_Exercise goal_
Copy every line that holds the string "placement" from the data below.

_Material provided_
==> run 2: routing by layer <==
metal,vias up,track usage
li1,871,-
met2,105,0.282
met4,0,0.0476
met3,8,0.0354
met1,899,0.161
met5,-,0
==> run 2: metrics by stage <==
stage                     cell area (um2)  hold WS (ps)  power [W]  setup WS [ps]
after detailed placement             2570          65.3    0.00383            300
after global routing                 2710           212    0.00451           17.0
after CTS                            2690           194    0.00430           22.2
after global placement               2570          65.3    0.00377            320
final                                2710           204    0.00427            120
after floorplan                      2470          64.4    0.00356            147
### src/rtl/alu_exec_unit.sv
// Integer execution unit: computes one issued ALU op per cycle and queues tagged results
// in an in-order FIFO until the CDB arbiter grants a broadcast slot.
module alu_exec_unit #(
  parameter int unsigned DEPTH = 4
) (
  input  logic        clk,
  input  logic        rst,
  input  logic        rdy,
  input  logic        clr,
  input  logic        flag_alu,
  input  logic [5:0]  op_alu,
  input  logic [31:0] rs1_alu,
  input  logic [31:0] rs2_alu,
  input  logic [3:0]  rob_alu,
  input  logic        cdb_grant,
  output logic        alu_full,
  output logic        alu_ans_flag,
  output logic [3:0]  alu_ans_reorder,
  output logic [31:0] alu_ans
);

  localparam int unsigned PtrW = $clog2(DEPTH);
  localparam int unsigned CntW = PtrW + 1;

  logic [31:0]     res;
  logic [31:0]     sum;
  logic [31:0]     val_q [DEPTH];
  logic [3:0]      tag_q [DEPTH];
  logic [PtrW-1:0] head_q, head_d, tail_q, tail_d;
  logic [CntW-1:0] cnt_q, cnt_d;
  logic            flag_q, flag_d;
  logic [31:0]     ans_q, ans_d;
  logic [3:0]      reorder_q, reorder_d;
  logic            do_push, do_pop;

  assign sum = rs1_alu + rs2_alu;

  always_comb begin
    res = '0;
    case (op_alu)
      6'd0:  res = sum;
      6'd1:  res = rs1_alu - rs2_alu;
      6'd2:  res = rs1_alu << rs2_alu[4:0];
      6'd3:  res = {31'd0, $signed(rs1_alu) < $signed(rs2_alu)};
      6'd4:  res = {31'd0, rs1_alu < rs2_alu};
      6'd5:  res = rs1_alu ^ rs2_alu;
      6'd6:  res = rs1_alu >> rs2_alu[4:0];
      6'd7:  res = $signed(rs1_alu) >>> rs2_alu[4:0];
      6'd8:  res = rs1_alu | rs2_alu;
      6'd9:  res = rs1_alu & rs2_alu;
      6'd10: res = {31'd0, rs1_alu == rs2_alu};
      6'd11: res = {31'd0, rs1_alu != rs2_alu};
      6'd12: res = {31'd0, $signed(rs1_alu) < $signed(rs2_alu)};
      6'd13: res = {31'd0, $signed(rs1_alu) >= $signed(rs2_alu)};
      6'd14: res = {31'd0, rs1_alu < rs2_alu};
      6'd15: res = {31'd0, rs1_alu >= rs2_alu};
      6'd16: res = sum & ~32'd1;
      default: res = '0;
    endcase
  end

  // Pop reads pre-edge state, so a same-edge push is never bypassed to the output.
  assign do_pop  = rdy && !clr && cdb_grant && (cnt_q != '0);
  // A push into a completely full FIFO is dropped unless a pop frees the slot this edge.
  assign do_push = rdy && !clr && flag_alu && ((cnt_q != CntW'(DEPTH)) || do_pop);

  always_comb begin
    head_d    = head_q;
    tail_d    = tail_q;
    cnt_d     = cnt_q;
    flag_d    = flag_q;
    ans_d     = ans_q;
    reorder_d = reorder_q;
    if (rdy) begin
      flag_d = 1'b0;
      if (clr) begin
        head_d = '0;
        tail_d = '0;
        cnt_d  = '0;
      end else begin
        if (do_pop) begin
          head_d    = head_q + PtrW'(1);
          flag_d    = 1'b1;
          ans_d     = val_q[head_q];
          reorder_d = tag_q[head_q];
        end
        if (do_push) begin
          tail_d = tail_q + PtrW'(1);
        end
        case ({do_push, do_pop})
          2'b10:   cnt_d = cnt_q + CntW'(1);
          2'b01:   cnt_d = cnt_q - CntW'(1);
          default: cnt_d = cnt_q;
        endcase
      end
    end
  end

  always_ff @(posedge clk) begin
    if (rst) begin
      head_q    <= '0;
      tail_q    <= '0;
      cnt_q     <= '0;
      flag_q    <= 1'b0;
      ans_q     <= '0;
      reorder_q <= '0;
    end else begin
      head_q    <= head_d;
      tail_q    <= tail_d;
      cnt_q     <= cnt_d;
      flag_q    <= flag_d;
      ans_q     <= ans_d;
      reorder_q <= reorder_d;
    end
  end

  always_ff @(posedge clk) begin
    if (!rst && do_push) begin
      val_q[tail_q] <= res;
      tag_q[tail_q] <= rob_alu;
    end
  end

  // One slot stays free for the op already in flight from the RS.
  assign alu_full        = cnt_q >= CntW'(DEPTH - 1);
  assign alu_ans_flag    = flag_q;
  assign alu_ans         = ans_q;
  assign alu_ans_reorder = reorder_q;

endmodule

_Answer space_
after detailed placement             2570          65.3    0.00383            300
after global placement               2570          65.3    0.00377            320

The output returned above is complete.